Anche perché, come ha dichiarato Stefano Franchi, direttore generale di Federmeccanica, a Gloria Riva nel servizio di copertina dell’Espresso: «L’operaio d’oggi non è più manodopera, bensì “mente-d’opera”, con uno ridotto impegno fisico e un maggior compito mentale. Si chiedono competenze informatiche, digitali, tecniche. È necessario un diploma, serve una formazione costante, c’è bisogno di capacità relazionali, problem solving, competenze trasversali».

 

C’è poi il grande problema del lavoro precario e degli stipendi da fame.

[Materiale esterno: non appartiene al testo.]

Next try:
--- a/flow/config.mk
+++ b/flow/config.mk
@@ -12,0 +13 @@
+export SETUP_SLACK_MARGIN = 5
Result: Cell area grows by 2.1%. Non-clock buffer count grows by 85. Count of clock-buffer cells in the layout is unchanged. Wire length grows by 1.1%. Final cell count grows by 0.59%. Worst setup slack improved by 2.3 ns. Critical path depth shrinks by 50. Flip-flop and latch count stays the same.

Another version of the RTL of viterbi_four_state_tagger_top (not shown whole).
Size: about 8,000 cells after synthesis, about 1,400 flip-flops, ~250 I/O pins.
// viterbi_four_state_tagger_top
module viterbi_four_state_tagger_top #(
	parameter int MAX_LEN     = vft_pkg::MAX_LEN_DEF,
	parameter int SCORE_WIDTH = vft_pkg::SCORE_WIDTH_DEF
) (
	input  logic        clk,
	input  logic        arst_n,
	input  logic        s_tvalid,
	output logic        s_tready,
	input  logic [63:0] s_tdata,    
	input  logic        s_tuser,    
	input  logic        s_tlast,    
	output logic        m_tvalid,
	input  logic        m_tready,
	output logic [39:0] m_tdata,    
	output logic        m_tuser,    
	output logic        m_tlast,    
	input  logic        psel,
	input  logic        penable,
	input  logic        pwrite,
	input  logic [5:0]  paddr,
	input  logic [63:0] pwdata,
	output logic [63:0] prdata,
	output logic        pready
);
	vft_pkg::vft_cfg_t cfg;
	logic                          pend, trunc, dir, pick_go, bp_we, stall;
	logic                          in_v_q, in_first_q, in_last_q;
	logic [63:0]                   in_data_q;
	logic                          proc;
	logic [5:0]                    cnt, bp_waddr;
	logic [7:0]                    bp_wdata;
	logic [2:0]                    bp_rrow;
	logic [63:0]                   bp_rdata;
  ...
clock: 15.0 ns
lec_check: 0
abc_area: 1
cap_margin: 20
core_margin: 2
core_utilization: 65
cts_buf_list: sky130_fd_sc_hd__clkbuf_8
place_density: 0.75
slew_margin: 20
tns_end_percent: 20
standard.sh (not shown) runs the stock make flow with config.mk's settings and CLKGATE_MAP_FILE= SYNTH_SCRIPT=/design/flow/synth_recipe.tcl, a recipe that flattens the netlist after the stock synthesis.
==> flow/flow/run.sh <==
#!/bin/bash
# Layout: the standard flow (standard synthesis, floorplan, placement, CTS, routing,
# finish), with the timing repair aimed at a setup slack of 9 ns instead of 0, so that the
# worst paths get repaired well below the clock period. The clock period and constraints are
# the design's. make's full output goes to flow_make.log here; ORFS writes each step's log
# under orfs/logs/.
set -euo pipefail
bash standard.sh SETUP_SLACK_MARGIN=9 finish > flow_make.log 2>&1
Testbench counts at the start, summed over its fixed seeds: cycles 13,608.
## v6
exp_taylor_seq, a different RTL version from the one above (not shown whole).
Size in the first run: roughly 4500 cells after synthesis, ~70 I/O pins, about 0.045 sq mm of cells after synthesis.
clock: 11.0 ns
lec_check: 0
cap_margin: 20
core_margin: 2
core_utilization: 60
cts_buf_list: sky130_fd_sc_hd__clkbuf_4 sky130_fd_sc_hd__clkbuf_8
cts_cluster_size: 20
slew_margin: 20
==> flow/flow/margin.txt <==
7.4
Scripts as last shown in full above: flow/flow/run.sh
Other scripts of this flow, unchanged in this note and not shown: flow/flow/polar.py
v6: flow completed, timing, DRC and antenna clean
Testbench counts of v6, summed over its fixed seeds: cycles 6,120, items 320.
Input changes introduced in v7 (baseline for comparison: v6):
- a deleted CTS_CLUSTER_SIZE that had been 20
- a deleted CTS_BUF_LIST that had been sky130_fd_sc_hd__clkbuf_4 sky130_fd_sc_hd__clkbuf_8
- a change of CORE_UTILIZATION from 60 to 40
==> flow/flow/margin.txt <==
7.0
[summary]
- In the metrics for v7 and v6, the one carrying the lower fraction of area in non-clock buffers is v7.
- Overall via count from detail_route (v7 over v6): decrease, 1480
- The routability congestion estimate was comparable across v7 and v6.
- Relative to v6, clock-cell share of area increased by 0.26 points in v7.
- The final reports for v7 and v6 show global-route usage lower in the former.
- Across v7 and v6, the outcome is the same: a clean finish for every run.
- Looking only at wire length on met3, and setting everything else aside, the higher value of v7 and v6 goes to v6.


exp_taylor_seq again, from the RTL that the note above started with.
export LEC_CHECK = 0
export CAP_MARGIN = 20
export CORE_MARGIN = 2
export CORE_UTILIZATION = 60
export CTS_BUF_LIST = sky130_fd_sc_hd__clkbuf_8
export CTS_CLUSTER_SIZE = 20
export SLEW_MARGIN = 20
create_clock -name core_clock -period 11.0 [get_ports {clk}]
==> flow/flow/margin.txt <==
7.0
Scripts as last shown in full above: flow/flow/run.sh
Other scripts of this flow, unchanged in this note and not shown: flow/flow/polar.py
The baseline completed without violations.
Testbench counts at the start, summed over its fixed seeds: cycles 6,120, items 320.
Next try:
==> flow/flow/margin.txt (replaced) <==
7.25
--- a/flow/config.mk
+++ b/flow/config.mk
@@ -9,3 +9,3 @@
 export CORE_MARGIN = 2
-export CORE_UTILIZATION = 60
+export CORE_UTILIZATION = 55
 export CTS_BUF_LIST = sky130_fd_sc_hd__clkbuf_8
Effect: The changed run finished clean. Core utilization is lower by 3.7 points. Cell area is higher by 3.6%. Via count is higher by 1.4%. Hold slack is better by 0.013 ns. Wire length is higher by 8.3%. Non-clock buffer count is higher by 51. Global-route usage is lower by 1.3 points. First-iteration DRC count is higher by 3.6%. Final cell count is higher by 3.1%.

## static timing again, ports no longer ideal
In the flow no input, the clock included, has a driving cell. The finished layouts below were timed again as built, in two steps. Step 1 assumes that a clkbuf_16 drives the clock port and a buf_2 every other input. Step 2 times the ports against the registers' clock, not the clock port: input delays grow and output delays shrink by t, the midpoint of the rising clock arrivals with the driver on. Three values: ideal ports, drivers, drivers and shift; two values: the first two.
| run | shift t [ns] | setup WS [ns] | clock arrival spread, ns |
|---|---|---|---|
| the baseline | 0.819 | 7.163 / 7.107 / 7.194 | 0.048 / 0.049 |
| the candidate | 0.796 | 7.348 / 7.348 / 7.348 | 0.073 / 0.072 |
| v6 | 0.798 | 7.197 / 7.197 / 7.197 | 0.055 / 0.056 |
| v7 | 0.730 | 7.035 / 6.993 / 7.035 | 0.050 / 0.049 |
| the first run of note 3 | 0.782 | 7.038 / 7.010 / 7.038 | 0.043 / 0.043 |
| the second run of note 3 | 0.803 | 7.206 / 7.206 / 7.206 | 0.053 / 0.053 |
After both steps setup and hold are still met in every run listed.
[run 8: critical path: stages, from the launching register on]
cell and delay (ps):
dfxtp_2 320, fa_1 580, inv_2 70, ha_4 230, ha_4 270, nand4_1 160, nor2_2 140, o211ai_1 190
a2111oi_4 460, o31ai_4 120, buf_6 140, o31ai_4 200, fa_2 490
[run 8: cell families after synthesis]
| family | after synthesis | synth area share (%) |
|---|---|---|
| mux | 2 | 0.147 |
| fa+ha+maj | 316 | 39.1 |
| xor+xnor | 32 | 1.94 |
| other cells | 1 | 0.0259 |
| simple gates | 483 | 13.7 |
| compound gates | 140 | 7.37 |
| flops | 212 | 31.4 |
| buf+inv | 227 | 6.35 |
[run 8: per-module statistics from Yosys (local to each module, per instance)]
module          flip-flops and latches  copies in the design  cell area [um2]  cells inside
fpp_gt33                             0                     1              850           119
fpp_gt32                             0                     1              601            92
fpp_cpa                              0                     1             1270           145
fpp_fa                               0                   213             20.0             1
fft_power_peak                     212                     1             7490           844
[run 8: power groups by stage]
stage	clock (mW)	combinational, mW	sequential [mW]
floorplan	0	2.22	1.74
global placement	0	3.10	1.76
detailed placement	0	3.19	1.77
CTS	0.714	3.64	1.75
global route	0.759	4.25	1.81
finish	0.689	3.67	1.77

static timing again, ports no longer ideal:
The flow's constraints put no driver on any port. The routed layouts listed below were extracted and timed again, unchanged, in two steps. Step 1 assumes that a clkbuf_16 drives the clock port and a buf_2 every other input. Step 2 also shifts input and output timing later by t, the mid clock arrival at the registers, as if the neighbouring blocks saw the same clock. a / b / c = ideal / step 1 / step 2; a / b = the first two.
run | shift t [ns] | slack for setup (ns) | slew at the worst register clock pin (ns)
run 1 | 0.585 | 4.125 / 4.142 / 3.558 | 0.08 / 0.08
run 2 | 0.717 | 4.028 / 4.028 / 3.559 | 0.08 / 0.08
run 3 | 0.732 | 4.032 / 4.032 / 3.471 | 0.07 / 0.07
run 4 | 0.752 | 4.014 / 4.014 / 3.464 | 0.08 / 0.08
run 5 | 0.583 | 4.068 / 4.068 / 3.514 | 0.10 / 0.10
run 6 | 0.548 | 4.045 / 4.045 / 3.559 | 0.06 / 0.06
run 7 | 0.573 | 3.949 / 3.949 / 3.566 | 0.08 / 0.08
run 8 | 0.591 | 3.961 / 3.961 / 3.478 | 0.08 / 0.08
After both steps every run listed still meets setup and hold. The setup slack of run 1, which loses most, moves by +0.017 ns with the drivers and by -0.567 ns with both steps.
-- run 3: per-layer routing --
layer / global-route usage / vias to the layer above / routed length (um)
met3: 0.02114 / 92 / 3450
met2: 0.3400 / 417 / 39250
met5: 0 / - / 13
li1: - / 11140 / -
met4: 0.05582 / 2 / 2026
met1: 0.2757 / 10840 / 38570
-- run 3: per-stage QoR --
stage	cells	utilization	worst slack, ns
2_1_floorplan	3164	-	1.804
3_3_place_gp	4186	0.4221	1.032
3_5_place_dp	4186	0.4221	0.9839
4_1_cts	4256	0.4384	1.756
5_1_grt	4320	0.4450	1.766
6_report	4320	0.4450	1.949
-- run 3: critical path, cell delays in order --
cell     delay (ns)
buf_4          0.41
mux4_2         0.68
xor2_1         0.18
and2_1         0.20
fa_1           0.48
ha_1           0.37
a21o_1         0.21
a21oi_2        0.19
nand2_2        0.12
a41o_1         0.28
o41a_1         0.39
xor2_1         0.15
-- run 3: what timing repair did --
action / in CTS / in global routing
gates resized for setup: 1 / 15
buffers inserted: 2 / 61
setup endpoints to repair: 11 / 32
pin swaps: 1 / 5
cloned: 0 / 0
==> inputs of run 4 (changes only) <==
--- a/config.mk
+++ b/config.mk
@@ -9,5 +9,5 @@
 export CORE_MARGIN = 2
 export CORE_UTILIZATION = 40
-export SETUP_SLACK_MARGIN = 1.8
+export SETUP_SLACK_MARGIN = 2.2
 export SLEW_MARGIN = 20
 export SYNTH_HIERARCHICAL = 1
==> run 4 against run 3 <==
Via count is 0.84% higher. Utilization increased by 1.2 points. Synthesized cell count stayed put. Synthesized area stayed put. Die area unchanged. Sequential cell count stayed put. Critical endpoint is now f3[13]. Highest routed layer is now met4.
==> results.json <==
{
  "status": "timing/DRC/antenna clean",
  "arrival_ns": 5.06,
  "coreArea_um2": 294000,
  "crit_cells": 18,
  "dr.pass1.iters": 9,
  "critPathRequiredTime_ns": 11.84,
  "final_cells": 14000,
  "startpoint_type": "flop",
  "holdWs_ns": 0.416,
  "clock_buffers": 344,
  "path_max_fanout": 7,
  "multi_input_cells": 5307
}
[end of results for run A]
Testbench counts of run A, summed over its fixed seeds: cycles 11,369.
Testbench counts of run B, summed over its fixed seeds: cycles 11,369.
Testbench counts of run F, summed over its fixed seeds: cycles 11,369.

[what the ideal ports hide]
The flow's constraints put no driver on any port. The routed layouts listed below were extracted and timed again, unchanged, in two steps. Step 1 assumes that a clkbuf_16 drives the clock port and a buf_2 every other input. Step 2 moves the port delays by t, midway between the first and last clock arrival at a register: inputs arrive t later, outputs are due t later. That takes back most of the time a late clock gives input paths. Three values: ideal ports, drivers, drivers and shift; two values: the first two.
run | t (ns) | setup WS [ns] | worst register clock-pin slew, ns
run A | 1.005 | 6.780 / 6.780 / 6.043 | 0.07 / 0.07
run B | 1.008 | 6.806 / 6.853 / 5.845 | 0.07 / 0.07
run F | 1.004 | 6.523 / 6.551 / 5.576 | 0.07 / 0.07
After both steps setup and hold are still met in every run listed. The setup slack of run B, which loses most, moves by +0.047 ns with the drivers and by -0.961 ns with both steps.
From an optimization exercise on the open Yosys and OpenROAD flow, aimed at small area, a short achievable clock period and few clock cycles per item; shortcuts taken in it are not production practice. The RTL was checked by simulation tests, not by an equivalence proof against the original design. Power and IR drop assume default switching activity.

## cakeField
module cakeField
(
	input logic update,
	input logic rst,
	input logic step,
	input logic pixelReq,
	input logic [9:0] pixelX,
	input logic [9:0] pixelY,
	output logic pixelAck,
	output logic hitReq,
	output logic [23:0] hitMask,
	input logic hitAck
);
Settings: LEC_CHECK=0, CAP_MARGIN=20, CORE_MARGIN=2, CORE_UTILIZATION=40, SETUP_SLACK_MARGIN=2.8, SLEW_MARGIN=20; clock period 4.5 ns.
standard.sh (not shown) runs the stock make flow with config.mk's settings and CLKGATE_MAP_FILE= SYNTH_SCRIPT=/design/flow/synth_recipe.tcl, a recipe that flattens the netlist after the stock synthesis.
==> flow/flow/run.sh <==
#!/bin/bash
# Own layout flow: the standard flow, with the port buffers made from
# plain buffers (the standard flow picks a slow delay cell for them) and
# with the resizer free to swap a cell for one of another footprint.
# Synthesis is the standard one, run unchanged.
set -euo pipefail
bash standard.sh synth > synth.log 2>&1
bash standard.sh \
	"BUFFER_PORTS_ARGS=-buffer_cell sky130_fd_sc_hd__buf_4" \
	MATCH_CELL_FOOTPRINT=0 \
	finish > layout.log 2>&1
Testbench counts at the start, summed over its fixed seeds: cycles 6,904, queries 3,072.
From an optimization exercise on the open Yosys and OpenROAD flow, aimed at small area, a short achievable clock period and few clock cycles per item; shortcuts taken in it are not production practice.
RTL that was checked went through simulation tests only; none was proved equivalent to the original.
Only the layout flow was run in run 1; the RTL was not checked for function there.
Power figures rest on the tool's default switching activity, not on a simulated workload.

==> design/flow/design.v <==
`timescale 1ns/1ps
`default_nettype none
package cube_pkg;
    localparam int color_w       = 3;
    localparam int sticker_count = 54;
    typedef logic [sticker_count*color_w-1:0] cube_state_t;
endpackage
`default_nettype wire
`timescale 1ns/1ps
`default_nettype none
package move_pkg;
    localparam int move_w     = 4;
    localparam int move_count = 50;
    typedef logic [move_count*move_w-1:0] move_list_t;
endpackage
`default_nettype wire
`timescale 1ns/1ps
`default_nettype none
module move_decoder (
    input  logic [3:0]  code,
    output logic [11:0] sel
);
    always_comb begin
        for (int i = 0; i < 12; i++) sel[i] = (code == 4'(i + 2));
    end
endmodule
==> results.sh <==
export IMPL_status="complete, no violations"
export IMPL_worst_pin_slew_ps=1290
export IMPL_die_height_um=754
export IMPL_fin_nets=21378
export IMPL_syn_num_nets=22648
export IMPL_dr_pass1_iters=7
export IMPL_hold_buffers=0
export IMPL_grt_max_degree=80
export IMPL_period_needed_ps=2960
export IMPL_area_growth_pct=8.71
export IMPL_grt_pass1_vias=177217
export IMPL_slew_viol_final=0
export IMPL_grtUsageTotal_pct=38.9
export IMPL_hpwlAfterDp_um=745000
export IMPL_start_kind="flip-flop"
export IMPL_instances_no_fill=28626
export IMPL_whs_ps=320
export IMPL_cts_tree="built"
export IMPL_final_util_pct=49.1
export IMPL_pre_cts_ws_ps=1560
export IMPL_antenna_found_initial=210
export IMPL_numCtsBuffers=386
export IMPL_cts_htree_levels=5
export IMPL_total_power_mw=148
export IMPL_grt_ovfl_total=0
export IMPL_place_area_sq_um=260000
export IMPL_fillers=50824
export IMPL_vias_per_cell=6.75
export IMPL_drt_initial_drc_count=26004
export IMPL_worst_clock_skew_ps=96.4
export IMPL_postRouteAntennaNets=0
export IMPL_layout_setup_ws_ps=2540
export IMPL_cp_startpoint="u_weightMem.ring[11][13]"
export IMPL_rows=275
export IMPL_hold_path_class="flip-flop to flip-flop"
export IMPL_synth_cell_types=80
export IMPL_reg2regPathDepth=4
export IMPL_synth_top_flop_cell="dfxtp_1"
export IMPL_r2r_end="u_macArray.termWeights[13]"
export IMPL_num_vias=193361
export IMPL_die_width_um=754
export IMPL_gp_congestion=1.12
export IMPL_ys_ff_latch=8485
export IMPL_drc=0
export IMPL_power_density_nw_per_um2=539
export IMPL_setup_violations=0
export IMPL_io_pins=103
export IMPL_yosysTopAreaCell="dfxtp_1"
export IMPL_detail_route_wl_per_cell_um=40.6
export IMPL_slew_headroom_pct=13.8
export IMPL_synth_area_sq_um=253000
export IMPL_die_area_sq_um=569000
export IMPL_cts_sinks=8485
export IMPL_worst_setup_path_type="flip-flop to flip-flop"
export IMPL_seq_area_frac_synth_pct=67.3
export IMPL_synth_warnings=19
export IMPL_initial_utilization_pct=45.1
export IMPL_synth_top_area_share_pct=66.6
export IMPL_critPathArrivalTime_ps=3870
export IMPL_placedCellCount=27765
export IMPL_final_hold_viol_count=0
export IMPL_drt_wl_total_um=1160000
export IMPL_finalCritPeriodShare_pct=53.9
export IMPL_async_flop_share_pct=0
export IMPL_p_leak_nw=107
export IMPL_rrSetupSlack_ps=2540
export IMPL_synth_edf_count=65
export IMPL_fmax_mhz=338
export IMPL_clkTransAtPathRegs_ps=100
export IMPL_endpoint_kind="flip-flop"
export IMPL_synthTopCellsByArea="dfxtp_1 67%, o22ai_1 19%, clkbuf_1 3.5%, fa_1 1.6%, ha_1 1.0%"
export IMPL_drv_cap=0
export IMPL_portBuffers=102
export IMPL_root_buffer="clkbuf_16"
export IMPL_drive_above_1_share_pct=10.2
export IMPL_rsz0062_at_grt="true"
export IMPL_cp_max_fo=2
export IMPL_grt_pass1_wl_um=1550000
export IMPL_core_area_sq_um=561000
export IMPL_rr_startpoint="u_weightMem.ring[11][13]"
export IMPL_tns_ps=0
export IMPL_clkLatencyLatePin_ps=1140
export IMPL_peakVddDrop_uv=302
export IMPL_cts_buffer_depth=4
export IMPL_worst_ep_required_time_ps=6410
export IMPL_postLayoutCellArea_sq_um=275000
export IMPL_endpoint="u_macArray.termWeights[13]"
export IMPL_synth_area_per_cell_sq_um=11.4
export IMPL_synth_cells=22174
Background: an optimization exercise with open tools, aiming at small area. Do not read the settings as production practice. No activity file was given, so power comes from the tool's default toggle rates.

## trap_unit
module trap_unit (
  input  logic                               clk,
  input  logic                               reset,
  input  logic                               stall_n,
  input  logic                               hold_flag,
  input  logic                               exception_if,
  input  logic [3:0]                         cause_if,
  input  logic                               exception_id,
  input  logic [3:0]                         cause_id,
  input  logic [trap_pkg::xlen-1:0]          pc_id_ex,
  input  logic                               jump_en,
  input  logic [trap_pkg::xlen-1:0]          jump_addr,
  input  logic                               csr_valid,
  input  logic                               csr_write,
  input  logic [11:0]                        csr_addr,
  input  logic [trap_pkg::xlen-1:0]          csr_wdata,
  input  logic                               mret,
  input  logic [trap_pkg::ext_irq_lines-1:0] irq_lines,
  output logic [trap_pkg::xlen-1:0]          csr_rdata,
  output logic                               trap_taken,
  output logic [trap_pkg::xlen-1:0]          trap_target,
  output logic                               any_interrupt
);
Size in the first run: roughly 320 flip-flops, roughly 200 I/O pins, about 18000 um2 of cells after synthesis.
==> flow/config.mk <==
export PLATFORM = sky130hd
export DESIGN_NAME = trap_unit
export DESIGN_NICKNAME = trap_unit
export VERILOG_FILES = /design/flow/design.v
export SDC_FILE = /design/flow/constraint.sdc
export NUM_CORES = 4
export LEC_CHECK = 0
export CAP_MARGIN = 20
export CORE_MARGIN = 2
export CORE_UTILIZATION = 40
export SLEW_MARGIN = 20
==> flow/constraint.sdc <==
create_clock -name core_clock -period 5.5 [get_ports {clk}]
set_input_delay 1.1000 -clock core_clock [delete_from_list [all_inputs] [get_ports {clk}]]
set_output_delay 1.1000 -clock core_clock [all_outputs]
set_load 0.01 [all_outputs]
standard.sh (not shown) runs the stock make flow with config.mk's settings and CLKGATE_MAP_FILE= SYNTH_SCRIPT=/design/flow/synth_recipe.tcl, a recipe that flattens the netlist after the stock synthesis.
==> flow/flow/run.sh <==
#!/bin/bash
# Own flow: the standard layout, with the port buffers made from the smallest buffer
# cell and a lighter clock tree without dummy loads. Each tool logs to this folder.
set -euo pipefail
export BUFFER_PORTS_ARGS="-buffer_cell sky130_fd_sc_hd__buf_1"
export CTS_ARGS="-sink_clustering_enable -repair_clock_nets -dont_use_dummy_load -buf_list sky130_fd_sc_hd__clkbuf_4 -sink_clustering_size 20"
bash standard.sh "BUFFER_PORTS_ARGS=$BUFFER_PORTS_ARGS" "CTS_ARGS=$CTS_ARGS" finish > standard_flow.log 2>&1
Then changed:
==> flow/flow/run.sh (replaced) <==
#!/bin/bash
# Own flow: the standard layout (standard.sh) with
#  - port buffers made from the smallest buffer cell (buf_1),
#  - a clock tree without dummy loads,
#  - (if flow/area.abc exists) an area-oriented ABC mapping script in the synthesis.
# Each tool's output is logged in this folder (standard_flow.log, and ORFS's own logs under orfs/logs).
set -euo pipefail
W=$(pwd)
export OWN_WORK=$W
export OWN_ABC_SCRIPT=$W/flow/area.abc
export BUFFER_PORTS_ARGS="-buffer_cell sky130_fd_sc_hd__buf_1"
export CTS_ARGS="-sink_clustering_enable -repair_clock_nets -dont_use_dummy_load "
bash standard.sh "SYNTH_SCRIPT=$W/flow/synth_wrap.tcl" "BUFFER_PORTS_ARGS=$BUFFER_PORTS_ARGS" "CTS_ARGS=$CTS_ARGS"  finish > standard_flow.log 2>&1
==> flow/flow/area.abc (new file) <==
strash
&get -n
&st
&dch
&nf -R 1000
&put
topo
stime -c
==> flow/flow/synth_wrap.tcl (new file) <==
# The standard flow's synthesis script with Yosys's abc call given the area-oriented ABC script in
# flow/area.abc; every other step (registers included) is the standard synthesis's.
proc abc {args} {
  set i [lsearch -exact $args -script]
  if {$i >= 0} { lset args [expr {$i + 1}] $::env(OWN_ABC_SCRIPT) }
  yosys abc {*}$args
}
source $::env(OWN_WORK)/synth_recipe.tcl
Wire length decreases by 8.8%. Combinational power decreases by 10%. Sequential cell count is unchanged. Core utilization increases by 2.3 points. Die area decreases by 8.9%.
Then changed:
==> flow/run.sh (new file) <==
#!/bin/bash
# synth_recipe.tcl (not shown) runs the flow's synth.tcl, then flattens the netlist and writes it again
# the make line also repeats each setting of config.mk as NAME=value (left out here)
make -C /OpenROAD-flow-scripts/flow DESIGN_CONFIG=/design/flow/config.mk WORK_HOME=/design/flow/orfs CLKGATE_MAP_FILE= SYNTH_SCRIPT=/design/flow/synth_recipe.tcl finish
removed: flow/flow/run.sh
removed: flow/flow/area.abc
removed: flow/flow/synth_wrap.tcl
removed: flow/standard.sh
What happened:
- The new run passed the timing, design-rule and antenna checks
- global-route usage rose by 0.16 points
- total power climbs by 11%
- sequential power hardly moves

Tutti temi che senz’altro saranno contenuti nei discorsi alle manifestazioni del Primo Maggio, assieme a quelli del salario minimo, del welfare, dei lavori usuranti. Le conquiste del lavoro degli ultimi decenni sono state importanti ma ci sono altri traguardi altrettanto importanti per i tempi che corrono. Una volta però c’era una classe operaia unita, determinata, combattiva. Oggi c’è ancora, ma è completamente cambiata: complessa, disillusa, frantumata, ma non per questo meno combattiva. Sta al sindacato fornire gli strumenti e gli obiettivi per tornare a essere protagonista e conquistare diritti e traguardi giorno dopo giorno. Ma il sindacato attuale è in grado di farlo?